Now, wait a second, wasn’t Code Red a plague on Windows servers? Yes, but Appligent’s utility makes more sense when you think about all the companies that use Linux or Unix mail servers in back of desktop networks that run other operating systems, says Mark Gavin, CTO of the Lansdowne, Pa., company.

Appligent’s APStripFiles for Red Hat Linux, AIX, HP-UX, Sun Solaris, and Windows was released last week. From the accompanying press release: “Recent events, such as the Code Red Worm virus, have required the industry to rethink the safety of daily information transfer. One of
the mechanisms which has come under scrutiny has been the accepted
standard for document exchange, the PDF, or Portable Document Format
file. While this format is virtually immune to viruses, Adobe Acrobat
does allow the attachment of files to PDFs. This feature, if misused,
allows system vulnerability. Using our high-performance technology,
we produced a utility which will automatically strip any attachments
from PDFs without damage to the PDF itself.”

Gavin adds that PDF files are universal containers. “You can really put anything into a PDF file,” he says. “We’ve know for years that somebody could use a PDF file as a Trojan horse.”

Appligent gives away APStripFiles and other small PDF-related utilities as a way to promote itself and several larger programs, such as SecurSign, which allows users to encrypt PDF documents on the server.

The APStripFiles utility took him about an hour to write using his company’s SPDF library, Gavin says. “It’s very easy for us to create small little utilities that do specific things,” he says. “The problem is, if we actually sold it, that would be another (item) on our product list, and we have 10 already. It’s actually easier for us to give it away for free than make a product and sell it.”

The company offers for free several PDF-related utilities that Gavin doesn’t think are feature-rich enough to be full products, but are useful nonetheless. In the case of APStripFiles, it’s a little command-line utility that strips the attachments on PDFs and gives a report on what files they were, and who attached them. “It’s a fairly simple utility that does what it’s supposed to do and does it quickly,” he says. “It strips the attachments from PDFs whether they’re nefarious or not.”

So does Gavin have Digital Millennium Copyright Act concerns about any of his products, especially since Adobe was involved initially in the Dmitry Sklyarov arrest? Gavin says Appligent has a relationship with Adobe, although it’s not a very structured relationship.

Gavin admits, however, that he has some concern about updating the PDF encryption program SecurSign, which builds on Adobe security, because some of Adobe’s 128-bit RC4 encryption code in its newest releases, Acrobat 5.0 and PDF 1.4, are not made public due to U.S. Commerce Department rules.

“We would very much like to take our SecurSign product and make it support standard Acrobat security at 128 bits,” he says. “But to do that, we would need to reverse engineer what they’ve obfuscated. If we reserve-engineered their stuff … and even though we’re not decyrpting, in this case we’re encrypting, it looks like we’d still be in violation of the DMCA.”
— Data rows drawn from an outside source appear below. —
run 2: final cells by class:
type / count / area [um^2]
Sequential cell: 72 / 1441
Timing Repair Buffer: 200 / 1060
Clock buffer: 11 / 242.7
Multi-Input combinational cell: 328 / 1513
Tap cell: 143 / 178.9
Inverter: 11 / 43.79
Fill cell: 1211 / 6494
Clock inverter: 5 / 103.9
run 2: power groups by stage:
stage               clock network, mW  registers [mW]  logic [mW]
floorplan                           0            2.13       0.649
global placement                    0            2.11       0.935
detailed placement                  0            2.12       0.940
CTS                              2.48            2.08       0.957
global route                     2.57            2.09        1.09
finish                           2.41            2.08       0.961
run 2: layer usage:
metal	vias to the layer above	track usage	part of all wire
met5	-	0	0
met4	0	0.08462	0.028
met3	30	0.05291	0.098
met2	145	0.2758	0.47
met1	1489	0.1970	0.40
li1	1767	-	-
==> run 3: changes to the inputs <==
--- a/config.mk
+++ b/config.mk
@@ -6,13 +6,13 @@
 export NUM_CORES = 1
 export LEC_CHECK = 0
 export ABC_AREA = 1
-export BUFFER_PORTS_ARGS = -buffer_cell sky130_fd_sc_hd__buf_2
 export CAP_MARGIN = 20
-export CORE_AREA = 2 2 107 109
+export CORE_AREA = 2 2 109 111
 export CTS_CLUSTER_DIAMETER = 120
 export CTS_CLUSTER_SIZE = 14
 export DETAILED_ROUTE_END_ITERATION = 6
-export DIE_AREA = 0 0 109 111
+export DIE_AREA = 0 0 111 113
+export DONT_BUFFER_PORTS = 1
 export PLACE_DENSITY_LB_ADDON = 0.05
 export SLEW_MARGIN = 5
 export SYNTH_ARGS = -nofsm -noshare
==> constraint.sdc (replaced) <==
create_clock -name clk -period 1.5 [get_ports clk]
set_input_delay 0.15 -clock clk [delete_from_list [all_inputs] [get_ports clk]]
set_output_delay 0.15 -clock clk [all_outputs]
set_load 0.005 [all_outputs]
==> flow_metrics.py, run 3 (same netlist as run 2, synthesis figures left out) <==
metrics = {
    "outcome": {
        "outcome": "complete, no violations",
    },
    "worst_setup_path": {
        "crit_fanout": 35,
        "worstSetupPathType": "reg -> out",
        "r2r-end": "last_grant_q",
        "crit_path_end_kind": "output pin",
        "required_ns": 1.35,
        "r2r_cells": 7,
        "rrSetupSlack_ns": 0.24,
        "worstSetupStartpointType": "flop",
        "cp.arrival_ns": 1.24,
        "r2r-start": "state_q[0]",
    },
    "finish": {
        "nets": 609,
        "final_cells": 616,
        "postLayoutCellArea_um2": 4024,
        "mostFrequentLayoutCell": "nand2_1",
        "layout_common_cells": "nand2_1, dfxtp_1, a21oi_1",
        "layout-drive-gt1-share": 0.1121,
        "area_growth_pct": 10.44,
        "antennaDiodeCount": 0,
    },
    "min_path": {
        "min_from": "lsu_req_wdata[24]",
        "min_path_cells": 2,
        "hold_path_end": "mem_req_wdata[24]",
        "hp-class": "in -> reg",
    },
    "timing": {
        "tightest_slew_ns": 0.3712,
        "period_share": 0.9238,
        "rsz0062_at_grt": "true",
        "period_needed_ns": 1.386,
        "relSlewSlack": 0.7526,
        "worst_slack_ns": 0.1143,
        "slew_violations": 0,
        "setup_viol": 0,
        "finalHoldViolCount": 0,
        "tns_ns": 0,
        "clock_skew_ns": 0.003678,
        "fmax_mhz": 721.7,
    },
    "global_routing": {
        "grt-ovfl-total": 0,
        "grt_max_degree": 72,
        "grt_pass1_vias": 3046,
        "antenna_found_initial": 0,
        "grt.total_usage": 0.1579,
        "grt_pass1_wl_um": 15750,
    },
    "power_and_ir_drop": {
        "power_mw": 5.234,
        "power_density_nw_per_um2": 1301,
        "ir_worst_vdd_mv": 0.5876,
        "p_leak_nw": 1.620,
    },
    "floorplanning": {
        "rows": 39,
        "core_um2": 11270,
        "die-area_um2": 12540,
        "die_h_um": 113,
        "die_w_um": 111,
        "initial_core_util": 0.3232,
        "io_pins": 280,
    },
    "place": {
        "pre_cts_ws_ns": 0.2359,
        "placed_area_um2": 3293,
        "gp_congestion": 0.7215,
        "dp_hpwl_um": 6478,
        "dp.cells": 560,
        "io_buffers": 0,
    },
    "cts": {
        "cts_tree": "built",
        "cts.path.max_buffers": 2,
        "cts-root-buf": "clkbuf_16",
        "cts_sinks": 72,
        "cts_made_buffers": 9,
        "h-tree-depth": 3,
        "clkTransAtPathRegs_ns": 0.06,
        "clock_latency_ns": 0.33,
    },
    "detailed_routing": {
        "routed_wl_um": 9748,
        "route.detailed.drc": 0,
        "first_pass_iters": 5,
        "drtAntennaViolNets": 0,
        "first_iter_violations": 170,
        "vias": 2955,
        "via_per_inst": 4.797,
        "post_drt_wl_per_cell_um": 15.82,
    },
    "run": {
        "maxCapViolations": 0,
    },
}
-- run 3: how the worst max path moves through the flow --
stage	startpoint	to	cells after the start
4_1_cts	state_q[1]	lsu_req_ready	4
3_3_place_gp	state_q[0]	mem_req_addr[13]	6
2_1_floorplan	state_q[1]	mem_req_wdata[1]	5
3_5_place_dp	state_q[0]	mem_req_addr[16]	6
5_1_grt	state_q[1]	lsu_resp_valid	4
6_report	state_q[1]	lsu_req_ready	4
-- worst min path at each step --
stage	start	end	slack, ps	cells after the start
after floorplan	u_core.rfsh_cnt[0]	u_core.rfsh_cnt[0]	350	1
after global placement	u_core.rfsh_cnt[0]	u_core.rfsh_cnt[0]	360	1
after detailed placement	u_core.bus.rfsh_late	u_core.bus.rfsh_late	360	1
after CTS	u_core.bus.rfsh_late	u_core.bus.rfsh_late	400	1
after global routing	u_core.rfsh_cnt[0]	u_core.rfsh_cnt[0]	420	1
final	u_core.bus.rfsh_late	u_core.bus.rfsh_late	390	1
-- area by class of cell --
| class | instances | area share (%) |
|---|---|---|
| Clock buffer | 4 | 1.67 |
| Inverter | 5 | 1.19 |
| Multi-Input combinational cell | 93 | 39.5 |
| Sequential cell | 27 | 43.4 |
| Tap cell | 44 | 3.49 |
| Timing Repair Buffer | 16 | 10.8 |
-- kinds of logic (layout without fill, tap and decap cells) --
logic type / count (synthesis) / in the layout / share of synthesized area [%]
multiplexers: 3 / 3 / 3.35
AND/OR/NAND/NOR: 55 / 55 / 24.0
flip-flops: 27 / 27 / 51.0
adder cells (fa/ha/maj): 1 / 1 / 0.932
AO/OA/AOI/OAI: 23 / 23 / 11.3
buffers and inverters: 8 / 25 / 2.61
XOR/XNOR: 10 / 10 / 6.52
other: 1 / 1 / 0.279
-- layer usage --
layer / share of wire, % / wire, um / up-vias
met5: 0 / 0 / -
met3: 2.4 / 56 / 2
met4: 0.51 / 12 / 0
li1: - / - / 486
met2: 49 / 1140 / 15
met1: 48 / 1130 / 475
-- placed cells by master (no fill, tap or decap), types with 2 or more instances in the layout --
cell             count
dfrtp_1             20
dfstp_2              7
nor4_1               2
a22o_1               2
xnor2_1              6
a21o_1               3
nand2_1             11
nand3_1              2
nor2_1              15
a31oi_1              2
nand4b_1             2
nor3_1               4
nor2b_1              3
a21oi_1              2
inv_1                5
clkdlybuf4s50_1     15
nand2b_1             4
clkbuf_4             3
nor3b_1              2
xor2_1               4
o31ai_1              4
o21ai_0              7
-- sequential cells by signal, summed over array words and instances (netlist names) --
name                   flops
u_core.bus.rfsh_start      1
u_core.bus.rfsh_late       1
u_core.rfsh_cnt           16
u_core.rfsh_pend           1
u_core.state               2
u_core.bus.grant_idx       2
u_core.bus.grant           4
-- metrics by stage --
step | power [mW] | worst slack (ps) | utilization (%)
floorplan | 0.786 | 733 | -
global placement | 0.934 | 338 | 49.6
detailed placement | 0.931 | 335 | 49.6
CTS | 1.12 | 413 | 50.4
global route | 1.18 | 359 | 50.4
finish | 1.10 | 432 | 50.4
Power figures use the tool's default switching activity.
`config.mk`:
```
export PLATFORM = sky130hd
export DESIGN_NAME = muldiv_unit
export DESIGN_NICKNAME = d
export VERILOG_FILES = /design/src/rtl/muldiv_unit.sv
export SDC_FILE = /design/constraint.sdc
export NUM_CORES = 1
export LEC_CHECK = 0
export BUFFER_PORTS_ARGS = -buffer_cell sky130_fd_sc_hd__buf_2
export CAP_MARGIN = 20
export CORE_UTILIZATION = 61
export CTS_CLUSTER_SIZE = 24
export DETAILED_ROUTE_END_ITERATION = 10
export PLACE_DENSITY = 0.92
export SYNTH_ARGS = -nofsm -noshare
export SYNTH_HDL_FRONTEND = slang
export SYNTH_SLANG_ARGS = --single-unit
```
`constraint.sdc`:
```
create_clock -name clk -period 4.88 [get_ports clk]
set_clock_uncertainty 0.2 [all_clocks]
set_input_delay 0.732 -clock clk [delete_from_list [all_inputs] [get_ports clk]]
set_output_delay 0.732 -clock clk [all_outputs]
set_load 0.02 [all_outputs]
```
`config.mk`:
```
export PLATFORM = sky130hd
export DESIGN_NAME = reg_file_sb
export DESIGN_NICKNAME = d
export VERILOG_FILES = /design/src/rtl/reg_file_sb.sv
export SDC_FILE = /design/constraint.sdc
export NUM_CORES = 1
export LEC_CHECK = 0
export CORE_ASPECT_RATIO = 0.7
export CORE_UTILIZATION = 40
export CTS_CLUSTER_DIAMETER = 40
export DETAILED_ROUTE_END_ITERATION = 10
export PLACE_DENSITY = 0.68
export SYNTH_ARGS = -nofsm -noshare
export SYNTH_HDL_FRONTEND = slang
export SYNTH_SLANG_ARGS = --single-unit
```
`constraint.sdc`:
```
create_clock -name Clock -period 3.4 [get_ports Clock]
set_input_delay 0.51 -clock Clock [delete_from_list [all_inputs] [get_ports Clock]]
set_output_delay 0.51 -clock Clock [all_outputs]
set_load 0.005 [all_outputs]
```
`src/rtl/reg_file_sb.sv`:
```
// Register file with two async read ports, one write port and a busy scoreboard.
// Define RF_BYPASS_EN to forward same-cycle write data and release to the read ports.
module reg_file_sb #(
  parameter int DSIZE    = 16,
  parameter int RSIZE    = 4,
  parameter int ZERO_REG = 0
) (
  input  logic             Clock,
  input  logic             Reset,
  input  logic             Wen,
  input  logic [RSIZE-1:0] WAddr,
  input  logic [DSIZE-1:0] WData,
  input  logic [RSIZE-1:0] RAddr1,
  input  logic [RSIZE-1:0] RAddr2,
  output logic [DSIZE-1:0] RData1,
  output logic [DSIZE-1:0] RData2,
  input  logic             Claim,
  input  logic [RSIZE-1:0] CAddr,
  output logic             Busy1,
  output logic             Busy2,
  output logic [RSIZE:0]   BusyCount
);

  localparam int   DEPTH = 1 << RSIZE;
  localparam int   CW    = RSIZE + 1;
  localparam logic ZR    = (ZERO_REG != 0);

  logic [DSIZE-1:0] mem [DEPTH];
  logic [DEPTH-1:0] busy;
  logic [CW-1:0]    count;
  logic             wr_ok;
  logic             cl_ok;
  logic             inc;
  logic             dec;

  // A release cancelled by a same-cycle claim of the same register
  // leaves that register busy, so it must not decrement the count.
  always_comb begin
    wr_ok = Wen && !(ZR && WAddr == '0);
    cl_ok = Claim && !(ZR && CAddr == '0);
    inc   = cl_ok && !busy[CAddr];
    dec   = wr_ok && busy[WAddr]
            && !(cl_ok && CAddr == WAddr);
  end

  always_ff @(posedge Clock) begin
    if (!Reset) begin
      for (int i = 0; i < DEPTH; i++) begin
        mem[i] <= '0;
      end
      busy  <= '0;
      count <= '0;
    end else begin
      if (wr_ok) begin
        mem[WAddr]  <= WData;
        busy[WAddr] <= 1'b0;
      end
      if (cl_ok) begin
        busy[CAddr] <= 1'b1;
      end
      count <= count + CW'(inc) - CW'(dec);
    end
  end

  function automatic logic [DSIZE-1:0] rdata(
    input logic [RSIZE-1:0] a
  );
    logic [DSIZE-1:0] d;
    d = mem[a];
`ifdef RF_BYPASS_EN
    if (wr_ok && WAddr == a) d = WData;
`endif
    if (ZR && a == '0) d = '0;
    return d;
  endfunction

  function automatic logic rbusy(
    input logic [RSIZE-1:0] a
  );
    logic b;
    b = busy[a];
`ifdef RF_BYPASS_EN
    if (wr_ok && WAddr == a) b = cl_ok && CAddr == WAddr;
`endif
    if (ZR && a == '0) b = 1'b0;
    return b;
  endfunction

  assign RData1    = rdata(RAddr1);
  assign RData2    = rdata(RAddr2);
  assign Busy1     = rbusy(RAddr1);
  assign Busy2     = rbusy(RAddr2);
  assign BusyCount = count;

endmodule

```
Yosys cells after proc, flatten, opt, wreduce, memory -nomap -nowiden

Memories as Yosys holds them, arrays and structs flattened.
Index checks and enable logic that the tools add are counted.

Output and inout port bits: 39
Register bits: 21
Bits in read-only memories: 0
Bits in latches: 0
Word-level logic and storage cells: 46
Memories kept: 1
Memory bits (writable): 256
Bits of input ports: 36

Memory list:

| memory | words | width | rd ports | clocked after Yosys merged registers in | write ports | RTL line | RTL |
|---|---|---|---|---|---|---|---|
| mem    | 16    | 16    | 2        | 0                                       | 16          | 28       | `logic [DSIZE-1:0] mem [DEPTH];` |

Multiply operators: 0
Muxes and demuxes: 22
$lt $le $gt $ge: 6
Div/mod/pow operators: 0
Bitwise gates (word level): 3
Shift-type cells: 0
Add/subtract/negate cells: 2
Equality and inequality tests: 1
Reduce and logical (&&, ||, !) cells: 9

Operators by type and width:

| kind                                                                                 | number |
|---|---|
| 16-bit two-way mux                                                                   | 4 |
| 4-bit by 5-bit less-than comparator with 1-bit output (second input constant)        | 4 |
| 16-bit AND                                                                           | 1 |
| 1-bit binary-select mux with 4-bit select                                            | 4 |
| 16-bit NOT                                                                           | 1 |
| 16-bit OR                                                                            | 1 |
| 16-bit OR reduction                                                                  | 1 |
| 1-bit two-way mux                                                                    | 11 |
| 1-bit demux with 4-bit select                                                        | 2 |
| 4-bit by 1-bit greater-or-equal comparator with 1-bit output (second input constant) | 2 |
| 1-bit logical AND                                                                    | 6 |
| 5-bit by 1-bit adder with 5-bit output                                               | 1 |
| 5-bit by 1-bit subtractor with 5-bit output                                          | 1 |
| 4-bit equality test                                                                  | 1 |
| 4-bit two-way mux                                                                    | 1 |
| 1-bit logical NOT                                                                    | 2 |

Depth between registers and ports, before layout

Word-level depth: 10
Depth in mapped cells: 13
Depth with buffers taken out: 12

Worst setup path after synthesis

Ideal clock, no wire load.

Kind: input port to flip-flop
From: input CAddr[0]
To: register count[4] (netlist: BusyCount[4])
Data required time: 3.285 ns
Library setup time: 0.115 ns
Arrival: 3.091 ns
Buffers on the path: 1
Stages: 12
Path slack: 0.194 ns
Cells stage by stage: clkbuf_1 > mux4_2 > mux2i_1 > o2111ai_1 > ha_1 > inv_1 > ha_1 > fa_1 > a21o_1 > a21oi_1 > xnor2_1 > and2_1

Longest elaborated chain between the ends: 6
Elaborated cells on any way between the ends: 10
Those cells by class: add/sub (2); eq/ne (1); mux (2); reduce/logical (5)

RTL lines:

| element                                       | RTL line | RTL |
|---|---|---|
| from (decl)                                   | 18       | `input logic [RSIZE-1:0] CAddr,` |
| 1-bit binary-select mux with 4-bit select     | 41       | `inc = cl_ok && !busy[CAddr];` |
| 1-bit two-way mux (implied by the code)       | 41       |  |
| 1-bit logical NOT                             | 41       |  |
| 1-bit logical AND                             | 41       |  |
| 5-bit by 1-bit adder with 5-bit output        | 61       | `count <= count + CW'(inc) - CW'(dec);` |
| 5-bit by 1-bit subtractor with 5-bit output * | 61       |  |
| to (signal assigned)                          | 61       |  |
| to (decl)                                     | 30       | `logic [CW-1:0] count;` |

Every way passes the cells marked *; elsewhere a longest branch is shown, timed or not. The select of a mux whose other input is x is not followed.
A chain may end at the register's enable or synchronous reset.

Worst setup path after layout

From: input RAddr2[0]
To: output RData2[0]

Longest elaborated chain between the ends: 1

RTL lines:

| element            | RTL line | RTL |
|---|---|---|
| from (decl)        | 14       | `input logic [RSIZE-1:0] RAddr2,` |
| memory 16 x 16 bit | --       |  |
| to (decl)          | 16       | `output logic [DSIZE-1:0] RData2,` |

Every way passes these cells.

==> results.txt <==
----------------------------------------------------
[Run status]
  Run status ... complete, no violations

[Clocking]
  Maximum clock insertion buffer count ... 3
  Total clock sinks ... ~280
  TritonCTS buffer count ... 40
  CTS Root Buffer Type ... sky130_fd_sc_hd__clkbuf_16
  Maximum level of the CTS H-tree ... 2
  Clock latency on the worst-skew pair ... about 0.53 ns
  Clock-pin slew on the worst setup and hold paths ... ~0.060 ns
  Number of hold buffers added after cts ... 0
  CTS tree ... done
  Number of gates resized after CTS ... 0
  Buffers inserted by post-CTS timing repair ... 0

[Critical path]
  Required time at the endpoint of the critical path ... approximately 2.9 ns
  Arrival time of data at the critical path endpoint ... approximately 2.7 ns
  CP endpoint kind ... output pin
  Category of the most critical setup path ... primary input to output pin
  Critical Path Fanout Max ... 15
  CP Launch Type ... primary input

[Finish]
  Fraction of final layout cells with drive strength greater than 1 ... 0.309
  Fill cell count ... slightly above 3000
  Final net count ... ~1100
  Number of antenna repair diodes ... 0
  Area growth, synth to finish ... 19.7%
  Non-Filler Instances ... 1560

[Place]
  DP Cell Count ... around 1500
  Worst slack at placement ... -0.276 ns
  # port buffers ... 74
  Routability-driven placement congestion ratio ... ~0.88
  DPL Wire Length ... 28.5 mm

[Logic synthesis]
  Number of enable-type register cells in the synthesized netlist ... 256
  Register area share after synthesis ... 0.539
  Gate count after technology mapping ... 934
  Number of warnings printed during yosys synthesis ... 0
  Average cell area after synthesis ... 16.1 µm²
  Cell Area, Synth ... ~15000 µm²
  Most frequently used flop master after synthesis ... sky130_fd_sc_hd__edfxtp_1
  Synth Net Count ... just under 1000
  Number of register bits inferred by synthesis ... 277
  Number of distinct library cells after synthesis ... 41
  Share of async-settable or async-resettable flops after synthesis ... 0

[Timing]
  Hold slack ... ~0.54 ns
  Max Clock Freq ... between 300 and 400 MHz
  PnR worst setup slack ... roughly 0.19 ns
  Slew headroom ... 0.555
  Number of setup violations in the final report ... 0
  Shortest clock period the worst path allows after layout ... 3.21 ns
  Final hold violation count ... 0
  Final worst path period share ... 0.943
  Largest clock skew in the final design ... approximately 0.016 ns
  Unrepaired setup endpoints after global routing ... false
  Transition time at the pin with the least slew margin ... ~0.67 ns
  Max Transition Viols Final ... 0

[Drt]
  Average vias per placed instance ... around 5.9
  Remaining antenna violation count after routing ... 0
  Final WL ... about 44 mm
  Via count ... between 9000 and 10000
  Violation count after the first detailed-routing iteration ... about 1100
  Average wire length per cell after detail routing ... ~28 µm
  Total DRC errors in the routed layout ... 0
  Iteration count of the initial detailed-routing pass ... 7

[Floorplan]
  Initial standard-cell utilization of the core ... 0.405
  Die outline height ... approximately 160 µm
  Placeable core region ... 37100 µm²
  Num ports ... 75
  Die area ... between 30000 and 40000 µm²
  Die width ... roughly 230 µm
  Row count ... 59

[Power]
  Power density normalized to cell area ... approximately 520 nW/µm²
  Worst vdd rail ir drop ... about 280 µV
  Leakage power ... ~6.2 nW
  Total power after layout ... 9.38 mW

[Global route]
  Vias in the first global route ... a little over 9000
  Antenna violations before repair ... 2
  Global-route wire length before repair ... about 64 mm
  Largest net degree at the start of global routing ... 40
  Total routing resource utilization after global routing ... 0.237
  Remaining Overflow, GRT ... 0

[Min path]
  Type of the most critical hold path ... register to register

[Run]
  Number of max-cap violations ... 0

----------------------------------------------------
==> layout by cell type (no fill, tap or decap), types with 5 or more instances in the layout <==
master,n
sky130_fd_sc_hd__nand2_1,14
sky130_fd_sc_hd__dfxtp_1,21
sky130_fd_sc_hd__and2_1,262
sky130_fd_sc_hd__edfxtp_1,256
sky130_fd_sc_hd__o22ai_1,12
sky130_fd_sc_hd__inv_8,5
sky130_fd_sc_hd__o21ai_2,13
sky130_fd_sc_hd__nor2b_1,7
sky130_fd_sc_hd__inv_1,17
sky130_fd_sc_hd__clkinvlp_4,5
sky130_fd_sc_hd__mux4_2,159
sky130_fd_sc_hd__mux4_1,14
sky130_fd_sc_hd__clkdlybuf4s50_1,70
sky130_fd_sc_hd__clkbuf_16,42
sky130_fd_sc_hd__mux4_4,5
sky130_fd_sc_hd__nand3_1,7
sky130_fd_sc_hd__ha_1,5
sky130_fd_sc_hd__nor2_1,17
sky130_fd_sc_hd__buf_12,11
sky130_fd_sc_hd__a21oi_1,5
sky130_fd_sc_hd__inv_6,5
sky130_fd_sc_hd__buf_4,68
sky130_fd_sc_hd__clkinv_4,5
sky130_fd_sc_hd__nand3b_1,5
==> cell usage after synthesis (2+ instances only) <==
cell type,n,area [µm²]
sky130_fd_sc_hd__nand3b_1,5,37.5
sky130_fd_sc_hd__a21oi_1,5,25.0
sky130_fd_sc_hd__nand2_1,14,52.6
sky130_fd_sc_hd__buf_1,4,15.0
sky130_fd_sc_hd__clkbuf_1,46,173
sky130_fd_sc_hd__nand2b_1,4,25.0
sky130_fd_sc_hd__xnor2_1,4,35.0
sky130_fd_sc_hd__nor2b_1,7,43.8
sky130_fd_sc_hd__clkbuf_2,2,10.0
sky130_fd_sc_hd__o21ai_0,15,75.1
sky130_fd_sc_hd__a21o_1,2,15.0
sky130_fd_sc_hd__buf_12,4,80.1
sky130_fd_sc_hd__mux4_4,5,125
sky130_fd_sc_hd__dfxtp_1,21,420
sky130_fd_sc_hd__o22ai_1,12,75.1
sky130_fd_sc_hd__buf_2,19,95.1
sky130_fd_sc_hd__mux4_2,159,3580
sky130_fd_sc_hd__nand3_1,7,35.0
sky130_fd_sc_hd__or3b_2,2,17.5
sky130_fd_sc_hd__ha_1,5,62.6
sky130_fd_sc_hd__nor3_1,4,20.0
sky130_fd_sc_hd__mux4_1,14,368
sky130_fd_sc_hd__inv_1,17,63.8
sky130_fd_sc_hd__nor2_1,17,63.8
sky130_fd_sc_hd__buf_4,3,22.5
sky130_fd_sc_hd__buf_6,3,33.8
sky130_fd_sc_hd__edfxtp_1,256,7690
sky130_fd_sc_hd__xor2_1,4,35.0
sky130_fd_sc_hd__and2_1,262,1640
==> per-layer routing <==
metal,vias up,wire [µm],GRT usage
met5,-,17,0
met4,4,1350,0.0785
met3,82,4380,0.0628
met2,470,20000,0.357
met1,4778,18100,0.334
li1,3870,-,-
==> metrics by stage <==
stage | instance area, µm² | TNS (ns) | utilization
final | 18000 | 0 | 0.485
after global routing | 18000 | 0 | 0.485
after CTS | 18000 | 0 | 0.485
after detailed placement | 16700 | -0.359 | 0.450
after global placement | 16700 | -0.320 | 0.450
after floorplan | 15000 | 0 | -
==> path summary, 6_finish.rpt <==
| path | start | cells after the start | to | slack [ns] |
|---|---|---|---|---|
| hold / removal | busy[10]$_SDFF_PN0_ | 2 | busy[10]$_SDFF_PN0_ | 0.54 |
| hold reg to reg | busy[10]$_SDFF_PN0_ | 2 | busy[10]$_SDFF_PN0_ | 0.54 |
| setup / recovery | RAddr2[0] | 5 | RData2[0] | 0.19 |
| setup reg to reg | busy[11]$_SDFF_PN0_ | 11 | BusyCount[4]$_SDFF_PN0_ | 0.57 |
==> final cells by class <==
class / count / area, µm² / share of cell area
clock inverter: 29 / 259 / 0.0144
sequential: 277 / 8110 / 0.450
timing repair buffer: 149 / 1430 / 0.0795
clock buffer: 44 / 1060 / 0.0588
inverter: 17 / 63.8 / 0.00354
tap: 488 / 611 / 0.0339
multi-input combinational: 556 / 6480 / 0.360
==> critical path: stages <==
cell and delay [ns]:
sky130_fd_sc_hd__buf_4 0.29, sky130_fd_sc_hd__buf_12 0.23, sky130_fd_sc_hd__mux4_4 0.65, sky130_fd_sc_hd__mux4_2 0.52
sky130_fd_sc_hd__clkdlybuf4s50_1 0.47
==> kinds of logic after synthesis <==
family                   Yosys count  share of synthesized area
flip-flops                       277                      0.539
AO/OA/AOI/OAI                     38                     0.0147
XOR/XNOR                           8                    0.00466
buffers and inverters            101                     0.0348
adder cells (fa/ha/maj)            6                    0.00549
multiplexers                     179                      0.271
AND/OR/NAND/NOR                  325                      0.130
==> power breakdown <==
| part | total [mW] | internal, mW | leakage [nW] | switching (mW) |
|---|---|---|---|---|
| clock network | 4.06 | 2.39 | 0.636 | 1.67 |
| logic | 1.28 | 0.676 | 2.96 | 0.603 |
| registers | 4.04 | 3.93 | 2.62 | 0.105 |
| total | 9.38 | 7.00 | 6.22 | 2.38 |
==> state kept, by name (all words and copies together) (netlist names) <==
| name | count |
|---|---|
| BusyCount | 5 |
| busy | 16 |
| mem | 256 |
(Power assumes the default switching activity.)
Adobe, which first participated with the FBI in the Skylarov arrest, handled the situation badly, Gavin says, and would have been better served by fixing its security issues.

“Personally, I do not particularly think it’s ethical to be producing a piece of software to basically go break other people’s security, not matter how poorly implemented,” he says of Skylarov’s company Elcomsoft. “Whether that’s illegal, I tend to think not.”